TO DO
Every entry here should be copied exactly.

::: RECORDS

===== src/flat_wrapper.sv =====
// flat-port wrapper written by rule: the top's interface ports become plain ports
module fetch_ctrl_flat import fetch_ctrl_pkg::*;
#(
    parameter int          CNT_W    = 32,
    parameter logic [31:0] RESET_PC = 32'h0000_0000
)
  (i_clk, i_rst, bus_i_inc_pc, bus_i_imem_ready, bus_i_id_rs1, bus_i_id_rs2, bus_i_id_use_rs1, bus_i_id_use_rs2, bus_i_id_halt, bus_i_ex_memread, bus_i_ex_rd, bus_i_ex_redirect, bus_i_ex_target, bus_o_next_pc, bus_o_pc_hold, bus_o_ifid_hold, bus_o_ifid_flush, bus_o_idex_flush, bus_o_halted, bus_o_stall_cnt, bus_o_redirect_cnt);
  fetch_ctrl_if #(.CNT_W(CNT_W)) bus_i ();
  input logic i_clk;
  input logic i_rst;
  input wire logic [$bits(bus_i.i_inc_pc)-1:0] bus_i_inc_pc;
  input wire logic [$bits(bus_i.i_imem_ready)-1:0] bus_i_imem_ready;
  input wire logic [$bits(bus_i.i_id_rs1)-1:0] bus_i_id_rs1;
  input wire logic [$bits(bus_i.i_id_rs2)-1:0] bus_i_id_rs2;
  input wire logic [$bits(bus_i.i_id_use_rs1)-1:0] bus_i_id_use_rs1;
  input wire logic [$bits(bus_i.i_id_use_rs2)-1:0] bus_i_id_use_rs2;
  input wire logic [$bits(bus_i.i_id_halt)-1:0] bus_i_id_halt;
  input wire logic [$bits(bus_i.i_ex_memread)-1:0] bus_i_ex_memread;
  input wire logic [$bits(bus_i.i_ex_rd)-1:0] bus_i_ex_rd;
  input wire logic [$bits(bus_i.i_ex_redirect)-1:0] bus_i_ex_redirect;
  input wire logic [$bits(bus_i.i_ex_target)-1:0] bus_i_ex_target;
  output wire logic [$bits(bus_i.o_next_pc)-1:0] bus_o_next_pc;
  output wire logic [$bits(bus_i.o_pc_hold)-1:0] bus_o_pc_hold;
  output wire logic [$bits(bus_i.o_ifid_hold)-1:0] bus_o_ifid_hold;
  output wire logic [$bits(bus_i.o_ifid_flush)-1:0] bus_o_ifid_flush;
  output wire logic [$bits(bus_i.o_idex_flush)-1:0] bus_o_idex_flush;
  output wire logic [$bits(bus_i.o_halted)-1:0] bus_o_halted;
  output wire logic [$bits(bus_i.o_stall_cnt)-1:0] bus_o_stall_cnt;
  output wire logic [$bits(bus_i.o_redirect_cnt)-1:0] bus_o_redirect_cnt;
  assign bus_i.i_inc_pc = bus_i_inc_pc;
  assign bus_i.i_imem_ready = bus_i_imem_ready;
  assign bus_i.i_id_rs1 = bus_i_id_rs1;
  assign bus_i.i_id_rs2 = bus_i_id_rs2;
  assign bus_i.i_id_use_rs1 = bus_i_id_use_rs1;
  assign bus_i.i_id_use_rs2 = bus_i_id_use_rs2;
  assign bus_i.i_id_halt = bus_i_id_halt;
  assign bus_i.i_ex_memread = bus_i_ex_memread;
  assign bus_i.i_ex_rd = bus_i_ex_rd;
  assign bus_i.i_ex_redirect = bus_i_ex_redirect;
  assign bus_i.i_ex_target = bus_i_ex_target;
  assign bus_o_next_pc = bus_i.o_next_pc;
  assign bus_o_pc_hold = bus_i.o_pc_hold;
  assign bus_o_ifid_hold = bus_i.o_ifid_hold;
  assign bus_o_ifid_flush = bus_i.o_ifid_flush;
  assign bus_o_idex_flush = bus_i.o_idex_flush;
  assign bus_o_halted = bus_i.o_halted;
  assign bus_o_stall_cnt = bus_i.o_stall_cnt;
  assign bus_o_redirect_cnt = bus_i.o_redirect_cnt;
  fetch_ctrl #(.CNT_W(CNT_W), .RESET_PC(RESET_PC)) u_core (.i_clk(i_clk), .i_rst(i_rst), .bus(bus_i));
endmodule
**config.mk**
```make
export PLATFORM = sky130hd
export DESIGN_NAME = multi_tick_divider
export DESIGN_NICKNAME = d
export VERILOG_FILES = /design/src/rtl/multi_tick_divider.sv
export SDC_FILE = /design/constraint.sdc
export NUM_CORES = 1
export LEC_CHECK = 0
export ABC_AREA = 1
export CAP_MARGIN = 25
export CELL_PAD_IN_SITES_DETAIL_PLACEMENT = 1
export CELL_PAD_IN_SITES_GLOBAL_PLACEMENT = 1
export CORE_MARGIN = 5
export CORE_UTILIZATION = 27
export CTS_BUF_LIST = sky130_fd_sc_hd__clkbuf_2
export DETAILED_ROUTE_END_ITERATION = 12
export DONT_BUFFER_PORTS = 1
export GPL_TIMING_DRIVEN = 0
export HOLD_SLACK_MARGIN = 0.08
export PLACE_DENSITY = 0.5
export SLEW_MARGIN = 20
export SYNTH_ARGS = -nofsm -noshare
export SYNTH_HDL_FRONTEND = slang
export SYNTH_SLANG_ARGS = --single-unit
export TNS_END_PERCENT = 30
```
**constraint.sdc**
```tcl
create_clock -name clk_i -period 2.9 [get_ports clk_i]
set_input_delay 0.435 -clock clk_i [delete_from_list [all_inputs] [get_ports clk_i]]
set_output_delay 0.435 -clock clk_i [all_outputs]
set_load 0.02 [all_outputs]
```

::::::

ANSWER AREA
===== src/flat_wrapper.sv =====
// flat-port wrapper written by rule: the top's interface ports become plain ports
module fetch_ctrl_flat import fetch_ctrl_pkg::*;
#(
    parameter int          CNT_W    = 32,
    parameter logic [31:0] RESET_PC = 32'h0000_0000
)
  (i_clk, i_rst, bus_i_inc_pc, bus_i_imem_ready, bus_i_id_rs1, bus_i_id_rs2, bus_i_id_use_rs1, bus_i_id_use_rs2, bus_i_id_halt, bus_i_ex_memread, bus_i_ex_rd, bus_i_ex_redirect, bus_i_ex_target, bus_o_next_pc, bus_o_pc_hold, bus_o_ifid_hold, bus_o_ifid_flush, bus_o_idex_flush, bus_o_halted, bus_o_stall_cnt, bus_o_redirect_cnt);
  fetch_ctrl_if #(.CNT_W(CNT_W)) bus_i ();
  input logic i_clk;
  input logic i_rst;
  input wire logic [$bits(bus_i.i_inc_pc)-1:0] bus_i_inc_pc;
  input wire logic [$bits(bus_i.i_imem_ready)-1:0] bus_i_imem_ready;
  input wire logic [$bits(bus_i.i_id_rs1)-1:0] bus_i_id_rs1;
  input wire logic [$bits(bus_i.i_id_rs2)-1:0] bus_i_id_rs2;
  input wire logic [$bits(bus_i.i_id_use_rs1)-1:0] bus_i_id_use_rs1;
  input wire logic [$bits(bus_i.i_id_use_rs2)-1:0] bus_i_id_use_rs2;
  input wire logic [$bits(bus_i.i_id_halt)-1:0] bus_i_id_halt;
  input wire logic [$bits(bus_i.i_ex_memread)-1:0] bus_i_ex_memread;
  input wire logic [$bits(bus_i.i_ex_rd)-1:0] bus_i_ex_rd;
  input wire logic [$bits(bus_i.i_ex_redirect)-1:0] bus_i_ex_redirect;
  input wire logic [$bits(bus_i.i_ex_target)-1:0] bus_i_ex_target;
  output wire logic [$bits(bus_i.o_next_pc)-1:0] bus_o_next_pc;
  output wire logic [$bits(bus_i.o_pc_hold)-1:0] bus_o_pc_hold;
  output wire logic [$bits(bus_i.o_ifid_hold)-1:0] bus_o_ifid_hold;
  output wire logic [$bits(bus_i.o_ifid_flush)-1:0] bus_o_ifid_flush;
  output wire logic [$bits(bus_i.o_idex_flush)-1:0] bus_o_idex_flush;
  output wire logic [$bits(bus_i.o_halted)-1:0] bus_o_halted;
  output wire logic [$bits(bus_i.o_stall_cnt)-1:0] bus_o_stall_cnt;
  output wire logic [$bits(bus_i.o_redirect_cnt)-1:0] bus_o_redirect_cnt;
  assign bus_i.i_inc_pc = bus_i_inc_pc;
  assign bus_i.i_imem_ready = bus_i_imem_ready;
  assign bus_i.i_id_rs1 = bus_i_id_rs1;
  assign bus_i.i_id_rs2 = bus_i_id_rs2;
  assign bus_i.i_id_use_rs1 = bus_i_id_use_rs1;
  assign bus_i.i_id_use_rs2 = bus_i_id_use_rs2;
  assign bus_i.i_id_halt = bus_i_id_halt;
  assign bus_i.i_ex_memread = bus_i_ex_memread;
  assign bus_i.i_ex_rd = bus_i_ex_rd;
  assign bus_i.i_ex_redirect = bus_i_ex_redirect;
  assign bus_i.i_ex_target = bus_i_ex_target;
  assign bus_o_next_pc = bus_i.o_next_pc;
  assign bus_o_pc_hold = bus_i.o_pc_hold;
  assign bus_o_ifid_hold = bus_i.o_ifid_hold;
  assign bus_o_ifid_flush = bus_i.o_ifid_flush;
  assign bus_o_idex_flush = bus_i.o_idex_flush;
  assign bus_o_halted = bus_i.o_halted;
  assign bus_o_stall_cnt = bus_i.o_stall_cnt;
  assign bus_o_redirect_cnt = bus_i.o_redirect_cnt;
  fetch_ctrl #(.CNT_W(CNT_W), .RESET_PC(RESET_PC)) u_core (.i_clk(i_clk), .i_rst(i_rst), .bus(bus_i));
endmodule
**config.mk**
```make
export PLATFORM = sky130hd
export DESIGN_NAME = multi_tick_divider
export DESIGN_NICKNAME = d
export VERILOG_FILES = /design/src/rtl/multi_tick_divider.sv
export SDC_FILE = /design/constraint.sdc
export NUM_CORES = 1
export LEC_CHECK = 0
export ABC_AREA = 1
export CAP_MARGIN = 25
export CELL_PAD_IN_SITES_DETAIL_PLACEMENT = 1
export CELL_PAD_IN_SITES_GLOBAL_PLACEMENT = 1
export CORE_MARGIN = 5
export CORE_UTILIZATION = 27
export CTS_BUF_LIST = sky130_fd_sc_hd__clkbuf_2
export DETAILED_ROUTE_END_ITERATION = 12
export DONT_BUFFER_PORTS = 1
export GPL_TIMING_DRIVEN = 0
export HOLD_SLACK_MARGIN = 0.08
export PLACE_DENSITY = 0.5
export SLEW_MARGIN = 20
export SYNTH_ARGS = -nofsm -noshare
export SYNTH_HDL_FRONTEND = slang
export SYNTH_SLANG_ARGS = --single-unit
export TNS_END_PERCENT = 30
```
**constraint.sdc**
```tcl
create_clock -name clk_i -period 2.9 [get_ports clk_i]
set_input_delay 0.435 -clock clk_i [delete_from_list [all_inputs] [get_ports clk_i]]
set_output_delay 0.435 -clock clk_i [all_outputs]
set_load 0.02 [all_outputs]
```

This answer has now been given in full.